None of this was lost on leaders of the National Women’s Soccer League, the organization in which most members of the US women’s national team ply their trade. In August of last year, the league invited the NWSL Players Association, the labor union representing its players, to enter negotiations for a new collective bargaining agreement. The two sides had already agreed to a contract the year prior that wasn’t set to expire until 2026, but the outcome of the World Cup hastened the desire for a new one.
“What we learned from the World Cup is that there’s a global talent pool that we want to engage and attract,” said NWSL commissioner Jessica Berman. “It served as a forcing function for us to look in the mirror and decide what are the artificial obstacles and barriers that exist in our system within the NWSL that make it harder for us to attract top talent.”
Meghann Burke, the executive director of the NWSL Players Association, said that the US team’s early exit from the tournament caused “sort of an existential crisis within the American soccer system.”
“I think, coming out of the World Cup, the league recognized, Hey, there’s something to this. The world is passing us by. The window of opportunity we have to maintain our competitive advantage is closing, and we need to move quickly,” said Burke. “We don’t have time to wait until the end of this current collective bargaining agreement to make a really substantial transformational change.”
After holding their first bargaining session last September, the league and union would spend the next 10 months engaged in confidential negotiations. Those efforts culminated with a new contract, formalized at a meeting in Philadelphia last month and unveiled Thursday morning, that will usher in a host of landmark reforms. Under the new CBA, which runs through 2030, the NWSL will become the first major American professional sports league to eliminate its draft, empowering players to choose which team they join. The agreement will also bar any trades without a player’s consent, make every contract guaranteed, and ensure that all players become free agents at the expiration of their contracts, eliminating the five-year service requirement to attain free agency.

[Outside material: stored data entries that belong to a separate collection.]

[config.mk]
export PLATFORM = sky130hd
export DESIGN_NAME = fasr_lane
export DESIGN_NICKNAME = d
export VERILOG_FILES = /design/src/hdl/fasr_pkg.sv /design/src/hdl/fasr_lane.sv
export SDC_FILE = /design/constraint.sdc
export NUM_CORES = 1
export LEC_CHECK = 0
export BUFFER_PORTS_ARGS = -buffer_cell sky130_fd_sc_hd__buf_2
export CORE_AREA = 2 2 234 236
export CTS_BUF_LIST = sky130_fd_sc_hd__clkbuf_8
export DETAILED_ROUTE_END_ITERATION = 12
export DIE_AREA = 0 0 236 238
export MAX_ROUTING_LAYER = met4
export PLACE_DENSITY = 0.47
export SLEW_MARGIN = 20
export SYNTH_ARGS = -nofsm -noshare
export SYNTH_HDL_FRONTEND = slang
export SYNTH_SLANG_ARGS = --single-unit
[constraint.sdc]
create_clock -name clock -period 51.9 [get_ports clock]
set_input_delay 15.57 -clock clock [delete_from_list [all_inputs] [get_ports clock]]
set_output_delay 15.57 -clock clock [all_outputs]
set_load 0.05 [all_outputs]
`config.mk`:
```
export PLATFORM = sky130hd
export DESIGN_NAME = cksl_cell
export DESIGN_NICKNAME = d
export VERILOG_FILES = /design/src/cksl_pkg.sv /design/src/cksl_cell.sv
export SDC_FILE = /design/constraint.sdc
export NUM_CORES = 1
export LEC_CHECK = 0
export ABC_AREA = 1
export BUFFER_PORTS_ARGS = -buffer_cell sky130_fd_sc_hd__buf_4
export CAP_MARGIN = 15
export CORE_AREA = 2 2 254 256
export CTS_CLUSTER_DIAMETER = 200
export DETAILED_ROUTE_END_ITERATION = 10
export DIE_AREA = 0 0 256 258
export SLEW_MARGIN = 10
export SYNTH_ARGS = -nofsm -noshare
export SYNTH_HDL_FRONTEND = slang
export SYNTH_SLANG_ARGS = --single-unit
```
`constraint.sdc`:
```
create_clock -name clk -period 13.3 [get_ports clk]
set_input_delay 3.99 -clock clk [delete_from_list [all_inputs] [get_ports clk]]
set_output_delay 3.99 -clock clk [all_outputs]
set_load 0.02 [all_outputs]
```
`src/cksl_pkg.sv`:
```
// Package: types, codes and key function for the composite key sorted list
`timescale 1ns / 1ps
package cksl_pkg;

	localparam int CAPACITY_DEF = 64;

	typedef enum logic [1:0] {
		CMD_INSERT = 2'd0,
		CMD_READ   = 2'd1,
		CMD_CLEAR  = 2'd2
	} cmd_t;

	typedef enum logic [2:0] {
		ST_STORED   = 3'd0,
		ST_FILTERED = 3'd1,
		ST_FULL     = 3'd2,
		ST_ENTRY    = 3'd3,
		ST_EMPTY    = 3'd4
	} status_t;

	typedef enum logic {
		S_IDLE,
		S_READ
	} state_t;

	typedef struct packed {
		cmd_t               command;
		logic [7:0]         rating;
		logic [23:0]        price_cents;
		logic signed [15:0] stock;
		logic [63:0]        name_key;
		logic [15:0]        tag;
	} req_t;

	typedef struct packed {
		status_t     status;
		logic [7:0]  out_rating;
		logic [23:0] out_price_cents;
		logic [14:0] out_stock;
		logic [63:0] out_name_key;
		logic [15:0] out_tag;
		logic        last;
	} rsp_t;

	typedef struct packed {
		logic [7:0]  rating;
		logic [23:0] price_cents;
		logic [14:0] stock;
		logic [63:0] name_key;
		logic [15:0] tag;
	} rec_t;

	typedef struct packed {
		logic insert;
		logic rotate;
	} cell_ctl_t;

	typedef logic [110:0] key_t;

	// larger key ranks first
	function automatic key_t sort_key(rec_t r);
		return {r.rating, ~r.price_cents, r.stock, r.name_key};
	endfunction

endpackage

```
`src/cksl_cell.sv`:
```
// One list cell: holds a record, compares it with the incoming one, shifts or rotates
`timescale 1ns / 1ps
module cksl_cell #(
	parameter int IDX = 0,
	parameter int CW  = 7
) (
	input  logic               clk,
	input  cksl_pkg::cell_ctl_t ctl,
	input  logic [CW-1:0]      count,
	input  cksl_pkg::rec_t     new_rec,
	input  cksl_pkg::rec_t     left_rec,
	input  logic               left_place,
	input  cksl_pkg::rec_t     right_rec,
	input  cksl_pkg::rec_t     head_rec,
	output logic               place,
	output cksl_pkg::rec_t     rec
);
	import cksl_pkg::*;

	rec_t rec_q;
	logic occ;
	logic at_end;
	logic is_tail;
	logic ahead;

	assign occ     = CW'(IDX) < count;
	assign at_end  = count == CW'(IDX);
	assign is_tail = count == CW'(IDX + 1);
	assign ahead   = sort_key(new_rec) > sort_key(rec_q);
	assign place   = occ ? ahead : at_end;
	assign rec     = rec_q;

	always_ff @(posedge clk) begin
		if (ctl.insert && place) begin
			rec_q <= left_place ? left_rec : new_rec;
		end else if (ctl.rotate) begin
			rec_q <= is_tail ? head_rec : right_rec;
		end
	end

endmodule

```
==> results of run 1 <==
cell families (layout without fill, tap and decap cells):
family,count (synthesis),count (layout),share of synthesized area
muxes,229,229,0.219
other,0,1,0
buffers and inverters,217,834,0.0837
adders and majority gates,111,111,0.118
and+or+nand+nor,606,606,0.215
AOI/OAI and AO/OA,87,87,0.0390
DFF,127,127,0.325
cell usage after synthesis:
master	number	area, um^2
nor3_2	2	20.0
edfxtp_1	127	3810
o21bai_1	1	7.51
buf_8	1	15.0
o21a_1	5	37.5
a21oi_1	47	235
nor4_1	3	18.8
buf_4	14	105
buf_6	13	146
nor2_1	28	105
nand2_4	2	22.5
nand3_1	142	711
mux2_2	229	2580
nor4b_1	1	8.76
o21ai_0	31	155
nand2_1	416	1560
and2_1	1	6.26
nand2_2	1	6.26
clkbuf_1	38	143
nand3b_1	1	7.51
buf_2	6	30.0
nand4_1	4	25.0
ha_1	111	1390
inv_1	145	544
a21o_1	3	22.5
nor3b_2	1	12.5
nor3_1	3	15.0
nor2_2	1	6.26
area by class of cell:
| cell class | instances | area [um^2] | share of cell area |
|---|---|---|---|
| well taps | 855 | 1070 | 0.0596 |
| flip-flops and latches | 127 | 3810 | 0.213 |
| diodes | 1 | 2.50 | 0.000140 |
| multi-input cells | 1033 | 6980 | 0.389 |
| repair buffers | 657 | 4940 | 0.275 |
| inverters | 145 | 544 | 0.0303 |
| clock buffers | 17 | 425 | 0.0237 |
| clock inverters | 15 | 169 | 0.00942 |
metal layers:
layer,part of all wire,wire (um),GRT usage
met4,0.034,1670,0.0650
met5,0.00026,13,0
met3,0.068,3400,0.0443
met2,0.49,24500,0.254
met1,0.40,20000,0.166
worst max path at each step:
| stage | depth (start not counted) | end | start |
|---|---|---|---|
| floorplan | 14 | place | new_rec[118] |
| global placement | 12 | place | new_rec[110] |
| detailed placement | 12 | place | new_rec[110] |
| CTS | 12 | place | new_rec[110] |
| global route | 14 | place | new_rec[62] |
| finish | 14 | place | new_rec[62] |
worst reg2reg max path: stages, from the launching register on:
cell and delay, ns:
edfxtp_1 0.49, inv_1 0.07, ha_1 0.30, nand2_1 0.07, nor2_1 0.19, and2_1 0.17, nand2_1 0.12, nor2_1 0.37
nand2_1 0.10, nand3_1 0.21, nand2_1 0.08, nand3_1 0.09, nand2_2 0.06, nand2_4 0.06, buf_4 0.62, nand2_8 0.57
nand2_4 0.49, buf_4 0.70
power breakdown:
group,internal (mW),switching (mW)
combinational,0.322,0.416
sequential,0.534,0.0402
clock,0.293,0.213
through the flow:
stage | utilization | cell area [um^2] | hold slack [ns]
after global placement | 0.272 | 17300 | 2.05
after CTS | 0.282 | 17900 | 2.05
after detailed placement | 0.272 | 17300 | 2.04
final | 0.282 | 17900 | 1.93
after floorplan | - | 11700 | 1.41
after global routing | 0.282 | 17900 | 2.15
==> reports/qor.yml, run 1 <==
outcome: "finished, final reports clean"
cp.arrival_ns: 6.07
min_period_ns: 10.06
clk_pin_slew_ns: 0.07
grt_antenna_before_repair: 3
insertion_delay_ns: 0.48
numCtsBuffers: 17
fin_cells: 2850
ir_worst_vdd_v: 0.0000933
drt-pass1-iter-count: 5
r2r-end: "rec[74]"
hold-path-endpoint: "rec[117]"
crit_buf_inv: 2
avgSynthCellArea_um2: 8.53
start_util: 0.185
skew_ns: 0.0149
die_area_mm2: 0.0660
leakage_nw: 9.00
wl_um: 49600
ys_seq_elements: 127
critical_path.cell_chain: "buf_4 -> ha_1 -> nand2_1 -> nor2_1 -> and2_1 -> nand2_1 -> nor2_1 -> nand2_1 -> nand3_1 -> nand2_1 -> nand3_1 -> nand2_2 -> nand2_4 -> buf_4"
die_w_um: 256
num-fill-cells: 6883
hold_start: "rec[16]"
vias: 11805
largest_register_ffs: 127
antenna_left: 0
cp_top_family: "simple AND/OR/NAND/NOR gates"
dp.cells: 2817
regToRegStartpoint: "rec[62]"
max_freq_mhz: 99.4
track_usage: 0.146
crit_fanout: 2
crit_path_end_kind: "primary output"
final.setup.tns_ns: 0
required_ns: 9.31
grt_pass1_vias: 11814
worst_path_most_repeated_cell: "nand2_1"
io_buffers: 646
layout-drive-gt1-share: 0.464
seq_area_frac_synth: 0.325
cpPeakStageDelay_ns: 0.37
hpwl_um: 39400
drt-initial-drc-count: 533
slowest_stage: "nor2_1"
cts_tree: "yes"
fin_total_pwr_mw: 1.82
tightest_slew_ns: 0.988
grt_max_degree: 92
gr-total-overflow: 0
rows: 93
h-tree-depth: 4
synthDistinctLibCells: 28
reg2regPathDepth: 17
drv_cap: 0
cts_setup_buffers: 0
clk_path_buf_depth: 2
clockRootBuffer: "clkbuf_16"
grt_first_pass_wirelength_um: 72000
cp-start-kind: "primary input"
place_congestion: 0.854
period_share: 0.757
timing.final.ws_setup_ns: 3.24
hold_viol: 0
reg2reg_slack_ns: 8.05
vias_per_cell: 4.14
place_worst_setup_slack_ns: 3.18
drc: 0
powerDensity_mw_per_mm2: 101
cts-resized-gates: 0
crit_type: "in2out"
min_path_type: "reg2reg"
nets: 2611
setup_viol: 0
synth_nets: 2007
maxSlewViolCount: 0
synthCells: 1377
min_path_cells: 11
areaGrowthSynthToFinish_pct: 52.7
die_height_um: 258
slew_headroom: 0.342
synth_area_mm2: 0.0117
rsz0062_at_grt: "no"
io_pins: 647
final_common_cell: "buf_4"
layout_common_cells: "buf_4, nand2_1, mux2_2"
synth_warnings: 0
cts_num_sinks: 127
core_mm2: 0.0636
wl_per_cell_um: 17.4
cts_hold_buf: 0
Note: power is estimated with default switching activity, not from simulation.
==> run 2: changes to the inputs <==
Settings changed: ABC_AREA 1 to 0, CORE_AREA 2 2 254 256 to 2 2 253 255, DIE_AREA 0 0 256 258 to 0 0 255 257.
Clock period 13.3 ns to 8.1 ns, I/O delays scaled along.
==> reports/qor.yml, run 2 <==
outcome: "finished, final reports clean"
hold_viol: 0  # unchanged
place_area_mm2: 0.0173  # -0.22%
whs_ns: 2.09  # +0.155 ns
synth.area.top_cells: "edfxtp_1, mux2_2, ha_1"
synthDistinctLibCells: 39  # +39%
ys_async_sr_fraction: 0  # unchanged
layout_common_cells: "buf_4, a21oi_1"
synth_top_cell_by_area: "edfxtp_1"
largest_register_ffs: 127  # unchanged
maxSlewViolCount: 0  # unchanged
grt_antenna_before_repair: 0  # -3
vias: 11769  # -0.30%
wl_um: 51400  # +3.6%
max_freq_mhz: 130
synth_nets: 1766  # -12%
hpwl_um: 40600  # +2.9%
rsz0062_at_grt: "no"
skew_ns: 0.0177  # +0.00276 ns
crit_fanout: 2  # unchanged
track_usage: 0.151  # +0.00419
cp-start-kind: "primary input"
insertion_delay_ns: 0.47  # about the same
drt-initial-drc-count: 571  # +7.1%
avgSynthCellArea_um2: 10.3  # +20%
period_share: 0.949
min_period_ns: 7.69
synthFlopType: "edfxtp_1"
required_ns: 5.67  # -3.64 ns
drc: 0  # unchanged
io_pins: 647  # unchanged
cts-resized-gates: 0  # unchanged
final_core_util: 0.285  # +0.00315
wl_per_cell_um: 19.9  # +15%
cp.arrival_ns: 5.26  # -0.81 ns
leakage_nw: 8.31  # -7.7%
numCtsBuffers: 17  # unchanged
grt_max_degree: 128  # +39%
io_buffers: 646  # unchanged
vias_per_cell: 4.57  # +10%
clk_pin_slew_ns: 0.06  # about the same
yosysTopAreaCellShare: 0.327  # +0.00254
die_w_um: 255  # -0.39%
min_path_type: "reg2reg"
final_area_mm2: 0.0179  # -0.34%
cts_setup_buffers: 0  # unchanged
crit_type: "in2out"
place_worst_setup_slack_ns: 0.289  # -2.89 ns
cts_tree: "yes"
ir_worst_vdd_v: 0.000155  # +66%
seq_area_frac_synth: 0.327  # +0.00254
core_mm2: 0.0627  # -1.4%
synthTopCellsByCount: "a21oi_1, a32oi_1, edfxtp_1, mux2_2, mux2i_1"
powerDensity_mw_per_mm2: 156  # +53%
tightest_slew_ns: 0.969  # -0.0183 ns
synth_edf_count: 127  # unchanged
synth_area_mm2: 0.0117  # -0.78%
diodes: 0  # -1
rows: 92  # -1.1%
final.setup.tns_ns: 0  # unchanged
ys_seq_elements: 127  # unchanged
worst_path_most_repeated_cell: "buf_4"
synth_most_common_cell: "a21oi_1"
gr-total-overflow: 0  # unchanged
start_util: 0.186  # +0.00124
slowest_stage: "nor3_1"
layout-drive-gt1-share: 0.479  # +0.0156
cts_hold_buf: 0  # unchanged
grt_pass1_vias: 12309  # +4.2%
drv_cap: 0  # unchanged
die_height_um: 257  # -0.39%
areaGrowthSynthToFinish_pct: 53.3
setup_viol: 0  # unchanged
grt_first_pass_wirelength_um: 73700  # +2.3%
die_area_mm2: 0.0655  # -0.78%
cts_num_sinks: 127  # unchanged
synth_warnings: 0  # unchanged
clockRootBuffer: "clkbuf_16"
clk_path_buf_depth: 2  # unchanged
synthCells: 1136  # -18%
cpPeakStageDelay_ns: 0.45  # +0.08 ns
final_common_cell: "buf_4"
h-tree-depth: 4  # unchanged
drt-pass1-iter-count: 6  # +1
nets: 2350  # -10%
antenna_left: 0  # unchanged
timing.final.ws_setup_ns: 0.415  # -2.82 ns
critical_path.cell_chain: "buf_4 -> ha_1 -> a21o_1 -> a21o_1 -> a221oi_1 -> o221ai_1 -> nor3_1 -> buf_4 -> nor4b_2 -> o32ai_4 -> buf_4"
place_congestion: 0.906  # +6.2%
crit_path_end_kind: "primary output"
slew_headroom: 0.354  # +0.0122
-- run 2: changes by cell type in the layout (fill, tap and decap cells not counted), sizes merged, moves of 5 or more --
cell / before / now
nand2: 419 / 18
a32oi: 0 / 127
mux2i: 0 / 127
nand3: 142 / 15
a21oi: 47 / 168
mux2: 229 / 127
inv: 147 / 113
nand4: 4 / 26
o21ai: 31 / 10
nor2: 29 / 10
a21o: 3 / 16
a211oi: 0 / 5
o21a: 5 / 0
-- run 2: worst max-delay path, delay by kind of cell --
family	cells	cell delay (ns)
fa+ha+maj	1	0.31
compound gates	5	1.25
simple gates	2	0.78
buf+inv	3	0.50
-- run 2: worst paths after layout --
| check | startpoint | endpoint | slack (ns) | depth (start not counted) |
|---|---|---|---|---|
| min | rec[102] | rec[102] | 2.09 | 7 |
| min reg2reg | rec[102] | rec[102] | 2.09 | 7 |
| max reg2reg | rec[126] | rec[49] | 3.24 | 12 |
| max | new_rec[56] | place | 0.41 | 11 |
-- run 2: routing by layer --
layer,part of all wire,vias to the layer above,GRT usage
li1,-,5634,-
met1,0.38,5554,0.167
met2,0.51,513,0.270
met3,0.072,68,0.0382
met4,0.034,0,0.0651
met5,0,-,0
-- run 2: where the power goes --
part	internal, mW	switching [mW]	leakage [nW]
registers	0.853	0.0520	1.25
logic	0.491	0.591	6.78
clock network	0.476	0.319	0.280
-- run 2: logic make-up (layout without fill, tap and decap cells) --
| family | after synthesis | after routing | synth area share |
|---|---|---|---|
| AOI/OAI and AO/OA | 340 | 340 | 0.196 |
| muxes | 254 | 254 | 0.232 |
| buffers and inverters | 211 | 806 | 0.0819 |
| DFF | 127 | 127 | 0.327 |
| adders and majority gates | 111 | 111 | 0.119 |
| and+or+nand+nor | 93 | 93 | 0.0443 |
-- run 2: stage by stage --
step	power [mW]	cells
6_report	2.78	2577
5_1_grt	2.94	2577
3_3_place_gp	1.99	2547
3_5_place_dp	2.01	2547
2_1_floorplan	1.49	1136
4_1_cts	2.83	2577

“These are tectonic shifts in the American sports landscape,” said Burke.
The new CBA addresses workload management, requiring teams to charter flights for certain midweek games, and establishes a midseason break for players. It also creates a new compensation structure by tying shareable revenues from the league’s sponsorship pacts and media rights deals to salary caps, with teams required to adhere to a “minimum spend” in order to ensure that those revenues are spent on player salaries. The NWSL Players Association projects that the agreement will add between $200,000 to $1 million to team salary caps each year that the agreement is in effect, raising the salary cap from its current level of $2.75 million to $3.3 million next year and $5.1 million by 2030.
The new CBA provides yet another jolt of momentum for the NWSL and women’s soccer in the United States. Earlier this month, in Paris, the US women’s national team won Olympic gold over Brazil in a match that featured 26 NWSL players between both squads. The league has plans to expand from 14 teams to 16 by 2026, as club valuations––buttressed by a four-year media rights deal worth $240 million that was struck last fall with ESPN, CBS, Amazon, and Scripps––have surged. Disney CEO Bob Iger and his wife, Willow Bay, last month acquired a controlling stake in Angel City FC that valued the club at $250 million, making the Los Angeles–based club the most valuable women’s sports team in the world.

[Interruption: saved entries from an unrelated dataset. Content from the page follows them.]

==> src/sv/sha1c_pkg.sv <==
// shared types, constants and round helpers for the sha-1 compression core
`timescale 1ns / 1ps

package sha1c_pkg;

    typedef logic [31:0] t_word;

    localparam int WindowDepth = 16;
    localparam int ChainDepth  = 5;
    localparam int RoundCount  = 80;

    localparam logic [6:0] LastRound = 7'(RoundCount - 1);

    localparam t_word Iv0 = 32'h6745_2301;
    localparam t_word Iv1 = 32'hefcd_ab89;
    localparam t_word Iv2 = 32'h98ba_dcfe;
    localparam t_word Iv3 = 32'h1032_5476;
    localparam t_word Iv4 = 32'hc3d2_e1f0;

    localparam t_word K0 = 32'h5a82_7999;
    localparam t_word K1 = 32'h6ed9_eba1;
    localparam t_word K2 = 32'h8f1b_bcdc;
    localparam t_word K3 = 32'hca62_c1d6;

    // commands from the controller to the datapath
    typedef struct packed {
        logic       load_word;
        logic       start;
        logic       round_en;
        logic [6:0] round;
        logic       finish;
    } t_dp_cmd;

    function automatic t_word rotl(input t_word x, input int unsigned n);
        rotl = (x << n) | (x >> (32 - n));
    endfunction

    function automatic t_word round_f(input logic [6:0] r, input t_word b,
                                      input t_word c, input t_word d);
        if (r < 7'd20) begin
            round_f = (b & c) | (~b & d);
        end else if (r < 7'd40) begin
            round_f = b ^ c ^ d;
        end else if (r < 7'd60) begin
            round_f = (b & c) | (b & d) | (c & d);
        end else begin
            round_f = b ^ c ^ d;
        end
    endfunction

    function automatic t_word round_k(input logic [6:0] r);
        if (r < 7'd20) begin
            round_k = K0;
        end else if (r < 7'd40) begin
            round_k = K1;
        end else if (r < 7'd60) begin
            round_k = K2;
        end else begin
            round_k = K3;
        end
    endfunction

endpackage

==> src/sv/sha1c_if.sv <==
// valid/ready channels for message words and digests
`timescale 1ns / 1ps

interface sha1c_word_if;
    logic                 valid;
    logic                 ready;
    sha1c_pkg::t_word     message_word;
    logic                 message_start;

    modport source (output valid, output message_word, output message_start, input ready);
    modport sink (input valid, input message_word, input message_start, output ready);
endinterface

interface sha1c_digest_if;
    logic                 valid;
    logic                 ready;
    sha1c_pkg::t_word     digest_a;
    sha1c_pkg::t_word     digest_b;
    sha1c_pkg::t_word     digest_c;
    sha1c_pkg::t_word     digest_d;
    sha1c_pkg::t_word     digest_e;

    modport source (output valid, output digest_a, output digest_b, output digest_c,
                    output digest_d, output digest_e, input ready);
    modport sink (input valid, input digest_a, input digest_b, input digest_c,
                  input digest_d, input digest_e, output ready);
endinterface

==> src/sv/sha1c_datapath.sv <==
// schedule window, working words, chaining words and digest register
`timescale 1ns / 1ps

module sha1c_datapath (
    input  logic               i_clk,
    input  logic               i_rst_n,
    input  sha1c_pkg::t_dp_cmd i_cmd,
    input  sha1c_pkg::t_word   i_word,
    output sha1c_pkg::t_word   o_dig [sha1c_pkg::ChainDepth]
);

    sha1c_pkg::t_word r_w   [sha1c_pkg::WindowDepth];
    sha1c_pkg::t_word r_h   [sha1c_pkg::ChainDepth];
    sha1c_pkg::t_word r_v   [sha1c_pkg::ChainDepth];
    sha1c_pkg::t_word r_dig [sha1c_pkg::ChainDepth];

    sha1c_pkg::t_word n_exp;
    sha1c_pkg::t_word n_t;
    sha1c_pkg::t_word n_sum [sha1c_pkg::ChainDepth];

    // window holds w[r..r+15] at round r, so the next expanded word enters at the top
    assign n_exp = sha1c_pkg::rotl(r_w[13] ^ r_w[8] ^ r_w[2] ^ r_w[0], 1);

    assign n_t = sha1c_pkg::rotl(r_v[0], 5)
               + sha1c_pkg::round_f(i_cmd.round, r_v[1], r_v[2], r_v[3])
               + r_v[4] + r_w[0] + sha1c_pkg::round_k(i_cmd.round);

    always_comb begin
        for (int i = 0; i < sha1c_pkg::ChainDepth; i++) begin
            n_sum[i] = r_h[i] + r_v[i];
        end
    end

    always_ff @(posedge i_clk) begin
        if (i_cmd.load_word || i_cmd.round_en) begin
            for (int i = 0; i < sha1c_pkg::WindowDepth - 1; i++) begin
                r_w[i] <= r_w[i + 1];
            end
            r_w[sha1c_pkg::WindowDepth - 1] <= i_cmd.load_word ? i_word : n_exp;
        end
    end

    always_ff @(posedge i_clk) begin
        if (!i_rst_n || i_cmd.start) begin
            r_h[0] <= sha1c_pkg::Iv0;
            r_h[1] <= sha1c_pkg::Iv1;
            r_h[2] <= sha1c_pkg::Iv2;
            r_h[3] <= sha1c_pkg::Iv3;
            r_h[4] <= sha1c_pkg::Iv4;
        end else if (i_cmd.finish) begin
            r_h <= n_sum;
        end
        if (i_cmd.finish) begin
            r_dig <= n_sum;
        end
    end

    always_ff @(posedge i_clk) begin
        if (i_cmd.round_en) begin
            if (i_cmd.round == 7'd0) begin
                // first round works from the chaining words directly
                r_v[0] <= sha1c_pkg::rotl(r_h[0], 5)
                        + sha1c_pkg::round_f(7'd0, r_h[1], r_h[2], r_h[3])
                        + r_h[4] + r_w[0] + sha1c_pkg::K0;
                r_v[1] <= r_h[0];
                r_v[2] <= sha1c_pkg::rotl(r_h[1], 30);
                r_v[3] <= r_h[2];
                r_v[4] <= r_h[3];
            end else begin
                r_v[0] <= n_t;
                r_v[1] <= r_v[0];
                r_v[2] <= sha1c_pkg::rotl(r_v[1], 30);
                r_v[3] <= r_v[2];
                r_v[4] <= r_v[3];
            end
        end
    end

    assign o_dig = r_dig;

endmodule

Berman credited the union, saying the league had a “willing and interested partner” in the negotiations. The two sides, she said, “worked quietly and feverishly” from last September until the wee hours of July 11, when a deal was officially struck: “I think it’s fair to say, particularly, in hindsight, knowing that it was kept quiet by both sides, that we were genuinely both there and motivated by making the game the best it could be and making our league the best it could be.”
Perhaps the biggest obstacle to achieving that vision was the process by which new players join the league.
Burke said that the NWSL was at a disadvantage relative to other women’s leagues, such as the Super League in England, Liga F in Spain, and Frauen-Bundesliga in Germany, in which drafts are nonexistent. “We’re losing players to those leagues,” Burke said. “This was an opportunity to rethink the paradigm so that we are competing on a global stage.”